In applications where the use of lightweight structures is important, the introduction of a viscoelastic core layer, which has high inherent damping, between two face sheets, can produce a sandwich structure with high damping. Composite sandwich structures have several advantages, such as their high strength-to-weight ratio, excellent thermal insulation, and good performance as water and vapor barriers. So in recent years, such structures have become used increasingly in transportation vehicles. However their fatigue, vibration and acoustic properties are known less. This is a problem since such composite materials tend to be more brittle than metals because of the possibility of delamination and fiber breakage. Structures excited into resonant vibration exhibit very high amplitude displacements which are inversely proportional to their passive damping. The transmission loss of such composite panels is also poor at coincidence. Their passive damping properties and aftempts to improve their damping at the design stage are important, because the damping properties affect their sound transmission loss, especially in the critical frequency range, and also their vibration response to excitation.
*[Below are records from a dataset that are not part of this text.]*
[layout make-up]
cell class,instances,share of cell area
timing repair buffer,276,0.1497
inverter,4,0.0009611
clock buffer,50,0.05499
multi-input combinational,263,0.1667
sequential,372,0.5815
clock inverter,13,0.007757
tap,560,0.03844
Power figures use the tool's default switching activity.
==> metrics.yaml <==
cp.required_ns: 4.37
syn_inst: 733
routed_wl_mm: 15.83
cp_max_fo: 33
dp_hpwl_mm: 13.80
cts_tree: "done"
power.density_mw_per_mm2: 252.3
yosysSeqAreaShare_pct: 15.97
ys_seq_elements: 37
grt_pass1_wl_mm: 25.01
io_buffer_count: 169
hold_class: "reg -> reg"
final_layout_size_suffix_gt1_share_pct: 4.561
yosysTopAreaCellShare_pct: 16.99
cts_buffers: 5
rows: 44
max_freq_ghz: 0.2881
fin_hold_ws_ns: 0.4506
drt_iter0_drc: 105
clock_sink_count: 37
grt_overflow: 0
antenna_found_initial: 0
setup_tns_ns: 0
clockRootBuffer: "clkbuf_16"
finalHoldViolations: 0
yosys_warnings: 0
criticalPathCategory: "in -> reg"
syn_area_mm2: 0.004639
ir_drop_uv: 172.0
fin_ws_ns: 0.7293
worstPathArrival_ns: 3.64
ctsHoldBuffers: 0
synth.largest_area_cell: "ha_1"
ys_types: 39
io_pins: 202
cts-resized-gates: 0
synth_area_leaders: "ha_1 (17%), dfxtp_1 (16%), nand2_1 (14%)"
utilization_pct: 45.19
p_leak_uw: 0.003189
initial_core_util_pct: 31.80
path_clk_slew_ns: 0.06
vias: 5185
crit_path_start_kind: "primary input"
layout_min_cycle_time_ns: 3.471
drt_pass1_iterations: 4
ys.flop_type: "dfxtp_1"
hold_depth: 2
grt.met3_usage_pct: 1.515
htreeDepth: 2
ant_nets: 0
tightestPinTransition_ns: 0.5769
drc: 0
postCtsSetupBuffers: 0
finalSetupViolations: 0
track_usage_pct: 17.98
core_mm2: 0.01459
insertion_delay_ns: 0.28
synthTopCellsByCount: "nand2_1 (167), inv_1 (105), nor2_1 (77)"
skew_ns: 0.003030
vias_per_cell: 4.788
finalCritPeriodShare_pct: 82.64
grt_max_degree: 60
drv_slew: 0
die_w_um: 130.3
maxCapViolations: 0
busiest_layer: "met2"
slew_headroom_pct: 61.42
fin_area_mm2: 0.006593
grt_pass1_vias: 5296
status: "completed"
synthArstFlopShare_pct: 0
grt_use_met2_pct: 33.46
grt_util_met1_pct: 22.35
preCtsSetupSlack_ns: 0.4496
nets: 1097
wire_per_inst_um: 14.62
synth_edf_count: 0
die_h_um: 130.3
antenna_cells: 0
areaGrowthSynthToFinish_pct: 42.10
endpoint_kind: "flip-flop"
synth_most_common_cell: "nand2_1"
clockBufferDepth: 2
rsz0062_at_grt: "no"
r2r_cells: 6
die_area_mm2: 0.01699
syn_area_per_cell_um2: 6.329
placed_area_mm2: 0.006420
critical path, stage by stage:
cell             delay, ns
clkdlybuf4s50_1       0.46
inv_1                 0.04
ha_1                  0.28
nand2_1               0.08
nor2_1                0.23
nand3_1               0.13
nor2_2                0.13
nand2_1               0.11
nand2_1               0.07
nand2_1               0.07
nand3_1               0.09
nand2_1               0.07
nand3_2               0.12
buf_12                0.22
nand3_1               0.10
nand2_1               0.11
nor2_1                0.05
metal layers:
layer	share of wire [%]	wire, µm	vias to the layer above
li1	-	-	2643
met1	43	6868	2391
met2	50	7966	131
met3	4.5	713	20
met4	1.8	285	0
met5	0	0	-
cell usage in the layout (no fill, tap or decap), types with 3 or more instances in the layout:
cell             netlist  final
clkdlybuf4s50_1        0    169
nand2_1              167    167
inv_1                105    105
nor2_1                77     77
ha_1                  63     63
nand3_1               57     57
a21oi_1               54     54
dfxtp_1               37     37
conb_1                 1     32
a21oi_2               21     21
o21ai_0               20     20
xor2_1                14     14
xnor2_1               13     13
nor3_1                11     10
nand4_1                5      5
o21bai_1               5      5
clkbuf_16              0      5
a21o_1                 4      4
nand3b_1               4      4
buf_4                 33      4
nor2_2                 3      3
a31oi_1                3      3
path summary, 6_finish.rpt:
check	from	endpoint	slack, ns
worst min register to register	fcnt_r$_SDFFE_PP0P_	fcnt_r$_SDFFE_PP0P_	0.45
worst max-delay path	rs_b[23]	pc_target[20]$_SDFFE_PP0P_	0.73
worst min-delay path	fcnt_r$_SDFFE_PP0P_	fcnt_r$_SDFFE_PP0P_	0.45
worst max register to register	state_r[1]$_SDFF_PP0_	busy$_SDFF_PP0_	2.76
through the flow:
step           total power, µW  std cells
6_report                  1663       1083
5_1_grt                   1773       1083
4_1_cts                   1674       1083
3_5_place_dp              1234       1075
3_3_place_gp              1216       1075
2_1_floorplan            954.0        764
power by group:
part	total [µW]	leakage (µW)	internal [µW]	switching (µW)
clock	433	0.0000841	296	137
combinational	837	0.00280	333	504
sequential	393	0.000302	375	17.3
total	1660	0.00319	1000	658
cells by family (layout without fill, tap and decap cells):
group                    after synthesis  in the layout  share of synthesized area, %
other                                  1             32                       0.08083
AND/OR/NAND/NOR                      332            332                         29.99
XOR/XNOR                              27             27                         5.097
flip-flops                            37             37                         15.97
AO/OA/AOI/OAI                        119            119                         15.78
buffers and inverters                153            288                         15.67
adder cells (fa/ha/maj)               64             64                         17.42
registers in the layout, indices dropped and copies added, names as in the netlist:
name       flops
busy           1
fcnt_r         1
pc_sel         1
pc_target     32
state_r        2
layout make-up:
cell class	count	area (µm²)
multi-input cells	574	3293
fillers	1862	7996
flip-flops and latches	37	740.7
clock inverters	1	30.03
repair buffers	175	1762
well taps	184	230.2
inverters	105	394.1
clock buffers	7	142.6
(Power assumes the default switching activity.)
<file path="src/rtl/fetch_queue.sv">
// Instruction fetch queue: issues sequential word fetches, buffers in-order responses
// as {pc, inst} entries, and flushes/discards outstanding fetches on a redirect.
module fetch_queue #(
    parameter int                    ADDR_WIDTH      = 32,
    parameter int                    INST_WIDTH      = 32,
    parameter int                    DEPTH           = 4,
    parameter logic [ADDR_WIDTH-1:0] INST_START_ADDR = '0
) (
    input  logic                        clk,
    input  logic                        reset,
    output logic                        mem_req_valid,
    input  logic                        mem_req_ready,
    output logic [ADDR_WIDTH-1:0]       mem_req_addr,
    input  logic                        mem_rsp_valid,
    input  logic [INST_WIDTH-1:0]       mem_rsp_data,
    output logic                        out_valid,
    input  logic                        out_ready,
    output logic [INST_WIDTH-1:0]       out_inst,
    output logic [ADDR_WIDTH-1:0]       out_pc,
    input  logic                        redirect_en,
    input  logic [ADDR_WIDTH-1:0]       redirect_addr,
    output logic [$clog2(DEPTH):0]      count
);
    localparam int PTR_W = $clog2(DEPTH);
    localparam int CNT_W = PTR_W + 1;
    localparam int OCC_W = CNT_W + 1;
    localparam logic [INST_WIDTH-1:0] NOP_INST = INST_WIDTH'(32'h0000_0013);

    logic [ADDR_WIDTH-1:0] fetch_pc_q, fetch_pc_d;
    logic [CNT_W-1:0]      count_q, count_d;
    logic [CNT_W-1:0]      inflight_q, inflight_d;
    logic [CNT_W-1:0]      discard_q, discard_d;
    logic [PTR_W-1:0]      head_q, head_d;
    logic [PTR_W-1:0]      tail_q, tail_d;
    logic                  active_q, active_d;
    logic [ADDR_WIDTH-1:0] pc_mem_q [DEPTH];
    logic [ADDR_WIDTH-1:0] pc_mem_d [DEPTH];
    logic [INST_WIDTH-1:0] inst_mem_q [DEPTH];
    logic [INST_WIDTH-1:0] inst_mem_d [DEPTH];

    logic [OCC_W-1:0]      occupancy;
    logic [PTR_W-1:0]      res_ptr;
    logic                  accept;
    logic                  rsp_drop;
    logic                  rsp_kept;
    logic                  push;
    logic                  pop;
    logic                  redirect_lsb_unused;

    assign redirect_lsb_unused = ^redirect_addr[1:0];

    // Every outstanding fetch (kept or to-be-discarded) holds a slot, so a response always fits.
    always_comb begin
        occupancy     = {1'b0, count_q} + {1'b0, inflight_q} + {1'b0, discard_q};
        mem_req_valid = active_q && !redirect_en && (occupancy < OCC_W'(DEPTH));
        mem_req_addr  = fetch_pc_q;
        accept        = mem_req_valid && mem_req_ready;
        rsp_drop      = (discard_q != '0);
        rsp_kept      = mem_rsp_valid && !rsp_drop;
        push          = rsp_kept && !redirect_en;
        out_valid     = (count_q != '0);
        pop           = out_valid && out_ready;
        res_ptr       = tail_q + inflight_q[PTR_W-1:0];
        count         = count_q;
        out_inst      = out_valid ? inst_mem_q[head_q] : NOP_INST;
        out_pc        = out_valid ? pc_mem_q[head_q] : fetch_pc_q;
    end

    // The pc is parked in the slot its response will later land in (tail + kept in-flight).
    always_comb begin
        pc_mem_d   = pc_mem_q;
        inst_mem_d = inst_mem_q;
        if (accept) begin
            pc_mem_d[res_ptr] = fetch_pc_q;
        end
        if (push) begin
            inst_mem_d[tail_q] = mem_rsp_data;
        end
    end

    always_comb begin
        fetch_pc_d = fetch_pc_q;
        count_d    = count_q;
        inflight_d = inflight_q;
        discard_d  = discard_q;
        head_d     = head_q;
        tail_d     = tail_q;
        active_d   = 1'b1;
        if (redirect_en) begin
            // All outstanding fetches become discards; a response this cycle retires one of them.
            fetch_pc_d = {redirect_addr[ADDR_WIDTH-1:2], 2'b00};
            count_d    = '0;
            inflight_d = '0;
            head_d     = '0;
            tail_d     = '0;
            discard_d  = discard_q + inflight_q - CNT_W'(mem_rsp_valid);
        end else begin
            if (accept) begin
                fetch_pc_d = fetch_pc_q + ADDR_WIDTH'(4);
            end
            if (mem_rsp_valid && rsp_drop) begin
                discard_d = discard_q - CNT_W'(1);
            end
            inflight_d = inflight_q + CNT_W'(accept) - CNT_W'(rsp_kept);
            if (push) begin
                tail_d = tail_q + PTR_W'(1);
            end
            if (pop) begin
                head_d = head_q + PTR_W'(1);
            end
            count_d = count_q + CNT_W'(push) - CNT_W'(pop);
        end
    end

    always_ff @(posedge clk) begin
        if (!reset) begin
            fetch_pc_q <= INST_START_ADDR;
            count_q    <= '0;
            inflight_q <= '0;
            discard_q  <= '0;
            head_q     <= '0;
            tail_q     <= '0;
            active_q   <= 1'b0;
        end else begin
            fetch_pc_q <= fetch_pc_d;
            count_q    <= count_d;
            inflight_q <= inflight_d;
            discard_q  <= discard_d;
            head_q     <= head_d;
            tail_q     <= tail_d;
            active_q   <= active_d;
        end
    end

    always_ff @(posedge clk) begin
        pc_mem_q   <= pc_mem_d;
        inst_mem_q <= inst_mem_d;
    end

endmodule

</file>
<file path="config.mk">
export PLATFORM = sky130hd
export DESIGN_NAME = fetch_queue
export DESIGN_NICKNAME = d
export VERILOG_FILES = /design/src/rtl/fetch_queue.sv
export SDC_FILE = /design/constraint.sdc
export NUM_CORES = 1
export LEC_CHECK = 0
export CORE_ASPECT_RATIO = 1.25
export CORE_MARGIN = 2
export CORE_UTILIZATION = 44
export CTS_CLUSTER_DIAMETER = 200
export DETAILED_ROUTE_END_ITERATION = 8
export HOLD_SLACK_MARGIN = 0.02
export PLACE_DENSITY = 0.7
export SKIP_LAST_GASP = 1
export SYNTH_ARGS = -nofsm -noshare
export SYNTH_HDL_FRONTEND = slang
export SYNTH_SLANG_ARGS = --single-unit
</file>
<file path="constraint.sdc">
create_clock -name clk -period 4.9 [get_ports clk]
set_input_delay 1.47 -clock clk [delete_from_list [all_inputs] [get_ports clk]]
set_output_delay 1.47 -clock clk [all_outputs]
set_load 0.05 [all_outputs]
</file>
# --- Word-level counts from Yosys, hierarchy flattened ---
# Cells that the tools add are included.
totals:
  input_bits: 70
  elab_cells: 74
  register_bits: 302
classes:
  n_bitwise: 4
  reduce_logical: 16
  addsub: 13
  n_lt_le_gt_ge: 6
  n_mux: 19
op_table:
  columns: ["operator", "count"]
  rows:
  - ["$mux 32", 10]
  - ["$bwmux 128", 2]
  - ["$bmux 32 s2", 2]
  - ["$demux 32 s2", 2]
  - ["$add 32x3->32 const B", 1]
  - ["$ge 3x3->1 const B", 3]
  - ["$logic_and 1x1->1", 9]
  - ["$not 2->3", 3]
  - ["$sub 3x1->3", 3]
  - ["$add 3x1->3", 2]
  - ["$lt 3x1->1 const B", 2]
  - ["$mux 3", 2]
  - ["$reduce_bool 3->1", 2]
  - ["$add 2x1->2 const B", 2]
  - ["$add 3x3->4", 1]
  - ["$add 4x3->4", 1]
  - ["$lt 4x3->1 const B", 1]
  - ["$reduce_bool 2->1", 2]
  - ["$add 3x3->3", 1]
  - ["$sub 3x1->3 const B", 1]
  - ["$add 2x2->2", 1]
  - ["$logic_not 1->1", 2]
  - ["$reduce_or 2->1", 1]
  - ["$mux 1", 1]
  - ["$not 1->1", 1]

# --- Longest topological paths before layout ---
depth:
  depth_word: 7
  ltp_mapped: 18
  depth_no_buf: 15

# --- Least setup slack after synthesis ---
# OpenSTA, ideal clock, no wires.
synth_timing:
  kind: "register to register"
  startpoint: "register count_q[1], in the netlist count[1]"
  endpoint: "register pc_mem_q[100] in the netlist's numbering, enable pin"
  setup_slack_ns: -0.653
  setup_ns: 0.455
  path_stages_with_launch: 12
  required_time_ns: 4.445
  synth_period_minus_slack_ns: 5.553
  path_buffers: 3
  t_arrival_ns: 5.099
  path_cell_list: "dfxtp_1 > inv_1 > fa_1 > or2_2 > fa_1 > xor2_1 > and4_1 > buf_2 > inv_1 > buf_2 > buf_2 > nor3_1"
synth_between:
  elab_chain_cells: 5
synth_rtl:
  columns: ["item", "line_no", "source"]
  rows:
  - ["from (decl)", "30", "logic [CNT_W-1:0] count_q, count_d;"]
  - ["from (signal assigned)", "126", "count_q <= count_d;"]
  - ["$add 3x3->4", "54", "occupancy = {1'b0, count_q} + {1'b0, inflight_q} + {1'b0, discard_q};"]
  - ["$add 4x3->4", "54", null]
  - ["$lt 4x3->1", "55", "mem_req_valid = active_q && !redirect_en && (occupancy < OCC_W'(DEPTH));"]
  - ["$logic_and 1x1->1", "55", null]
  - ["$logic_and 1x1->1", "57", "accept = mem_req_valid && mem_req_ready;"]
  - ["to (signal assigned)", "136", "pc_mem_q <= pc_mem_d;"]
  - ["to (decl)", "36", "logic [ADDR_WIDTH-1:0] pc_mem_q [DEPTH];"]
# Every way passes these cells.
# A chain may end at the register's enable or synchronous reset.

# --- Final worst setup path ---
layout_timing:
  startpoint: "register count_q[2], in the netlist count[2]"
  endpoint: "output out_inst[19]"
layout_between:
  elab_chain_cells: 2
layout_rtl:
  columns: ["item", "line_no", "source"]
  rows:
  - ["$reduce_bool 3->1", "61", "out_valid = (count_q != '0);"]
  - ["$mux 32", "65", "out_inst = out_valid ? inst_mem_q[head_q] : NOP_INST;"]
  - ["to (decl)", "18", "output logic [INST_WIDTH-1:0] out_inst,"]
# Every way passes these cells.

==> flow_summary.toml <==
[synth]
seq_area_frac_synth_pct = 67.48
yosys-top-cells-area = "edfxtp_1 60%, mux4_2 11%, dfxtp_1 7.1%, nand2_1 3.2%, and2_1 1.8%"
synth_ff_type = "edfxtp_1"
ys_types = 49
yosysMostFrequentCell = "edfxtp_1"
ys_top_cells_by_count = "248 x edfxtp_1, 104 x nand2_1, 62 x mux4_2"
synth_warnings = 0
yosysTopAreaCell = "edfxtp_1"
ys_seq_elements = 292
synth_cells = 807
synth_edf_count = 248
syn_area_per_cell_um2 = 15.29
synth_top_area_share_pct = 60.35
synth_area_um2 = 12340
async_flop_share_pct = 0

[die]
die_w_um = 153.8
core_um2 = 27570
io_pins = 171
dieHeight_um = 191.2
std_cell_rows = 68
die_area_um2 = 29410
initial_core_util_pct = 44.77

[sta]
relSlewSlack_pct = 21.05
hold_violations = 0
period_needed_ps = 4510
rsz0062_at_grt = "false"
fin_tns_setup_ps = 0
fin_ws_ps = 390.4
timing.final.crit_share_pct = 92.03
finalSetupViolCount = 0
worst_pin_slew_ps = 1183
max_freq_mhz = 221.7
skew_ps = 16.26
maxSlewViolCount = 0

[layout]
fill_cells = 2249
area_growth_pct = 24.59
drive_above_1_share_pct = 14.94
fin_nets = 1067
diodes = 0

[cts]
cts.path.max_buffers = 3
cts_tree = "yes"
post-cts-setup-buffer-count = 0
clkLatencyLatePin_ps = 540
root_buffer = "clkbuf_16"
cts_buffers = 28
cts.clk_slew.worst_paths_ps = 60
hold_buffers = 0
h-tree-depth = 1
clkSinkCount = 292
ctsResizeCount = 0

[route]
drc_errors = 0
postRouteAntennaNets = 0
via_per_inst = 5.497
drt_iter0_markers = 642
vias = 7404
routed_wl_mm = 27.44
wire_per_inst_um = 20.37
dr.pass1.iters = 5

[grt]
track_usage_pct = 18.55
grt_antenna_before_repair = 0
grt_max_degree = 51
grt_pass1_wl_mm = 42.24
grt_pass1_vias = 7397
grt_remaining_overflow = 0

[pwr]
combPwrFrac_pct = 20.2
clock_power_share_pct = 33.8
ir_drop_mv = 0.2170
switching_share_pct = 28.16
seqPwrFrac_pct = 46.1
power_leakage_nw = 5.107
p_switching_mw = 1.784
p_int_mw = 4.552
power-per-cell-area_nw_per_um2 = 412.2

[hold_path]
hold_path_class = "register to register"

[critical_path]
cp-start-kind = "register"
arrival_ps = 3040
path_class = "register to output pin"
path_max_fanout = 46
end_kind = "output pin"
worstPathRequired_ps = 3430

[placement]
hpwl_mm = 17.71
gp_congestion = 0.8017
io_buffers = 164
preCtsSetupSlack_ps = 874.7

[run_status]
status = "complete, no violations"

[run]
drv_cap = 0
state kept, by name, indices dropped and copies added, names as in the netlist:
name / cells
inst_mem_q: 128
pc_mem_q: 120
mem_req_addr: 30
count: 3
discard_q: 3
inflight_q: 3
head_q: 2
tail_q: 2
active_q: 1
cells in the final DEF, fill, tap and decap left out, types with 4 or more instances in the layout:
cell type,n
and4_1,4
a31oi_1,7
clkbuf_16,28
xor2_1,6
nand4_1,14
nand3_1,16
ha_1,16
mux4_2,62
edfxtp_1,248
dfxtp_1,42
and3_1,8
a21oi_1,27
conb_1,4
and2_2,4
xnor2_1,15
mux2_2,4
buf_12,4
nor3_1,6
inv_1,24
clkdlybuf4s50_1,163
and2_1,31
o22ai_1,4
o211ai_1,4
a32oi_1,5
nor2_1,24
clkbuf_1,10
or2_2,4
fa_1,6
a22oi_1,7
buf_4,19
o21ai_0,16
nor2b_1,7
nand2_1,104
power by group through the flow:
stage | Sequential, mW | Combinational, mW | Clock (mW)
floorplan | 3.00 | 0.785 | 0
global placement | 2.96 | 1.28 | 0
detailed placement | 2.97 | 1.29 | 0
CTS | 2.92 | 1.29 | 2.19
global route | 2.93 | 1.37 | 2.28
finish | 2.92 | 1.28 | 2.14
worst max-delay path: stages (launching register included):
cell and delay (ps):
dfxtp_1 450, nor3_2 80, inv_2 690, buf_4 340, and2_1 150, clkdlybuf4s50_1 790
per-layer routing:
layer	GRT usage (%)	routed length, µm	part of all wire (%)	up-vias
li1	-	-	-	3397
met1	25.62	11650	42	3689
met2	31.03	13590	50	287
met3	3.083	1764	6.4	31
met4	4.517	433	1.6	0
met5	0	0	0	-
path summary, 6_finish.rpt:
kind	start	endpoint	slack (ps)	cells after the start
min	mem_req_addr[9]$_SDFFE_PN0P_	mem_req_addr[9]$_SDFFE_PN0P_	590	2
max	count[2]$_SDFF_PP0_	out_inst[19]	390	5
min reg2reg	mem_req_addr[9]$_SDFFE_PN0P_	mem_req_addr[9]$_SDFFE_PN0P_	590	2
max reg2reg	inflight_q[1]$_SDFF_PP0_	pc_mem_q[77]$_DFFE_PP_	1190	10
final cells by class:
type	count	area, µm²	area share [%]
sequential	292	8335	54.22
multi-input combinational	442	3731	24.27
timing repair buffer	186	1854	12.06
clock buffer	40	765.7	4.980
tap	350	437.9	2.848
clock inverter	12	156.4	1.017
inverter	25	93.84	0.6104
stage by stage:
stage / area, µm² / total power, mW / utilization, % / hold slack (ps) / instances
4_1_cts: 15370 / 6.401 / 55.77 / 595.0 / 1347
3_3_place_gp: 14450 / 4.242 / 52.43 / 573.3 / 1295
2_1_floorplan: 12350 / 3.790 / - / 547.6 / 810
5_1_grt: 15370 / 6.583 / 55.77 / 622.9 / 1347
3_5_place_dp: 14450 / 4.260 / 52.43 / 581.8 / 1295
6_report: 15370 / 6.337 / 55.77 / 593.5 / 1347
kinds of logic after synthesis:
| group | after synthesis | synth area share, % |
|---|---|---|
| adders and majority gates | 22 | 2.596 |
| xor gates and xnor gates | 21 | 1.490 |
| DFF | 292 | 67.48 |
| and+or+nand+nor | 245 | 9.814 |
| buffers and inverters | 76 | 2.575 |
| AOI/OAI and AO/OA | 81 | 4.086 |
| other | 1 | 0.03039 |
| muxes | 69 | 11.92 |
Note: power is estimated with default switching activity, not from simulation.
The research objects studied in this ONR project are polyurethane foam-filled honeycomb sandwich structures. The foam- filled honeycomb cores demonstrate advantages of mechanical properties over pure honeycomb and pure foam cores. Previous work including theoretical models, finite element models, and experimental techniques for passive damping in composite sandwich structures was reviewed. The general dynamic behavior of sandwich structures was discussed. The effects of thickness and delamination on damping in sandwich structures were analyzed. Measurements on foam- filled honeycomb sandwich beams with different configurations and thicknesses have been performed and the results were compared with the theoretical predictions.